Towards a circular economy: valorization of banana peels by developing bio-composites thermal insulators

Abstract

The building construction materials are responsible for a large amount of energy and natural resource consumption. In light of the current challenges of resource scarcity and global climate change, the circular economy (CE) is a promising strategy to mitigate pressure on the environment, improve supplying of raw materials, and increase new market and employment opportunities. Developing eco-friendly thermal insulation materials based on agro-waste is a new waste management trend to achieve the sustainability of the resource and energy consumption in the construction sectors. In this work, banana-polystyrene composites were prepared by mixing the banana peels powder (BP) with polystyrene (PS) in different weight ratios (90:10, 80:20, 70:30, and 60:40). The physical and thermal properties such as thermal conductivity, electrical conductivity, Fourier Transform Infrared (FTIR), crystallographic structures of the fibers, X-Ray Diffraction (XRD), Thermogravimetric Analysis (TGA), and Differential Scanning Calorimetry (DSC) were carried out on BP and BP-PS1 that were prepared with ten wt.% and 20 wt.% of polystyrene powder (BP-PS2).

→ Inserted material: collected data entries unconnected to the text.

$ cat src/rtl/snn_pkt_pkg.sv
// Shared result-packet layout for the receive side: field offsets, packet width and collector states.
// Pure definitions; no timing or flow control.
package snn_pkt_pkg;

  localparam int DIR_LSB   = 0;
  localparam int XHOP_LSB  = 2;
  localparam int YHOP_BIT  = 4;
  localparam int TS_BIT    = 5;
  localparam int RSV_LSB   = 6;
  localparam int RSV_W     = 3;
  localparam int SPIKE_BIT = 9;
  localparam int NODE_LSB  = 10;
  localparam int NODE_W    = 2;
  localparam int PAD_LSB   = 12;
  // Residue offset moves with the residue width; RES_LSB is the value for the default W=8.
  localparam int RES_LSB   = 9 + 2*8;

  function automatic int res_lsb(input int w);
    return 9 + 2*w;
  endfunction

  function automatic int pkt_width(input int w);
    return 9 + 3*w;
  endfunction

  typedef enum logic {COLLECT, EMIT} collect_state_t;

endpackage

$ cat src/rtl/pkt_unpack.sv
// Combinational result-packet field extraction; zero latency, no flow control.
// rsv_ok is high when the reserved bits and the zero pad are all clear.
module pkt_unpack
  import snn_pkt_pkg::*;
#(
  parameter int W = 8
) (
  input  logic [pkt_width(W)-1:0] pkt,
  output logic                    ts,
  output logic                    spike,
  output logic [NODE_W-1:0]       node,
  output logic [W-1:0]            residue,
  output logic                    rsv_ok
);

  localparam int RL    = res_lsb(W);
  localparam int PAD_W = RL - PAD_LSB;

  logic unused_route;

  assign ts      = pkt[TS_BIT];
  assign spike   = pkt[SPIKE_BIT];
  assign node    = pkt[NODE_LSB +: NODE_W];
  assign residue = pkt[RL +: W];
  assign rsv_ok  = (pkt[RSV_LSB +: RSV_W] == '0) && (pkt[PAD_LSB +: PAD_W] == '0);

  // Routing fields are consumed upstream; nothing here depends on them.
  assign unused_route = ^pkt[YHOP_BIT:DIR_LSB];

endmodule

$ cat src/rtl/pe_result_collector.sv
// Collects one spike+residue per PE node into a result word; out_valid one cycle after the completing accept.
// Backpressure: pkt_ready drops for the whole EMIT state; optional PKT_CHECK_EN adds reserved/pad and timestep checks.
module pe_result_collector
  import snn_pkt_pkg::*;
#(
  parameter int FILTER_WIDTH = 8,
  parameter int NUM_PE       = 4
) (
  input  logic                             clk,
  input  logic                             rst,
  input  logic [pkt_width(FILTER_WIDTH)-1:0] pkt_data,
  input  logic                             pkt_valid,
  output logic                             pkt_ready,
  output logic                             out_timestep,
  output logic [NUM_PE-1:0]                out_spikes,
  output logic [NUM_PE*FILTER_WIDTH-1:0]   out_residues,
  output logic                             out_valid,
  input  logic                             out_ready,
  output logic                             err_dup,
  output logic                             err_ts
);

  localparam int W = FILTER_WIDTH;
  localparam logic [NUM_PE-1:0] ALL_GOT = '1;

  collect_state_t state, state_nxt;

  logic [NUM_PE-1:0] got_mask;
  logic              ts_lock;
  logic              ts_reg;

  logic              p_ts;
  logic              p_spike;
  logic [NODE_W-1:0] p_node;
  logic [W-1:0]      p_res;
  logic              p_rsv_ok;

  logic [NUM_PE-1:0] node_oh;
  logic              take;
  logic              store;
  logic              dup_hit;

  pkt_unpack #(.W(W)) u_unpack (
    .pkt     (pkt_data),
    .ts      (p_ts),
    .spike   (p_spike),
    .node    (p_node),
    .residue (p_res),
    .rsv_ok  (p_rsv_ok)
  );

  assign pkt_ready    = (state == COLLECT);
  assign out_valid    = (state == EMIT);
  assign out_timestep = ts_reg;

`ifdef PKT_CHECK_EN
  logic ts_hit;

  always_comb begin
    // Nodes beyond NUM_PE shift out of the one-hot and are silently dropped.
    node_oh = NUM_PE'(1) << p_node;
    take    = pkt_valid && pkt_ready && (node_oh != '0);
    store   = 1'b0;
    dup_hit = 1'b0;
    ts_hit  = 1'b0;
    if (take) begin
      if (!p_rsv_ok)                       ts_hit  = 1'b1;
      else if ((got_mask & node_oh) != '0) dup_hit = 1'b1;
      else if (ts_lock && (p_ts != ts_reg)) ts_hit = 1'b1;
      else                                 store   = 1'b1;
    end
  end

  always_ff @(posedge clk or posedge rst) begin
    if (rst)         err_ts <= 1'b0;
    else if (ts_hit) err_ts <= 1'b1;
  end
`else
  logic unused_rsv_ok;

  always_comb begin
    node_oh = NUM_PE'(1) << p_node;
    take    = pkt_valid && pkt_ready && (node_oh != '0);
    store   = 1'b0;
    dup_hit = 1'b0;
    if (take) begin
      if ((got_mask & node_oh) != '0) dup_hit = 1'b1;
      else                            store   = 1'b1;
    end
  end

  assign unused_rsv_ok = p_rsv_ok;
  assign err_ts        = 1'b0;
`endif

  always_comb begin
    state_nxt = state;
    case (state)
      COLLECT: if (store && ((got_mask | node_oh) == ALL_GOT)) state_nxt = EMIT;
      EMIT:    if (out_ready) state_nxt = COLLECT;
      default: state_nxt = COLLECT;
    endcase
  end

  always_ff @(posedge clk or posedge rst) begin
    if (rst) state <= COLLECT;
    else     state <= state_nxt;
  end

  always_ff @(posedge clk or posedge rst) begin
    if (rst) begin
      got_mask     <= '0;
      ts_lock      <= 1'b0;
      ts_reg       <= 1'b0;
      out_spikes   <= '0;
      out_residues <= '0;
      err_dup      <= 1'b0;
    end else begin
      if (store) begin
        got_mask <= got_mask | node_oh;
        if (!ts_lock) begin
          ts_reg  <= p_ts;
          ts_lock <= 1'b1;
        end
        for (int n = 0; n < NUM_PE; n++) begin
          if (node_oh[n]) begin
            out_spikes[n]         <= p_spike;
            out_residues[n*W +: W] <= p_res;
          end
        end
      end
      if (dup_hit) err_dup <= 1'b1;
      // Stored spike/residue values are left in place; the next set overwrites every node.
      if ((state == EMIT) && out_ready) begin
        got_mask <= '0;
        ts_lock  <= 1'b0;
      end
    end
  end

endmodule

The bio-composites results showed low thermal conductivity ranging from 0.028 to 0.030 W/m.K. The BP-PS2 exhibited a lower thermal conductivity of 0.027 W/m.K, while the pure peel powder demonstrated notable thermal stability, indicated by a total weight loss of 66.4% and a high crystallinity value of 56.1%. Furthermore, the thermal analysis (TGA) and X-Ray Diffraction (XRD) demonstrated that the pure banana peel has the highest thermal stability and crystallinity. These findings indicate that using banana peel-polystyrene composites represents an innovative solution for thermal insulation in buildings as an alternative to conventional materials to reduce energy and resource consumption.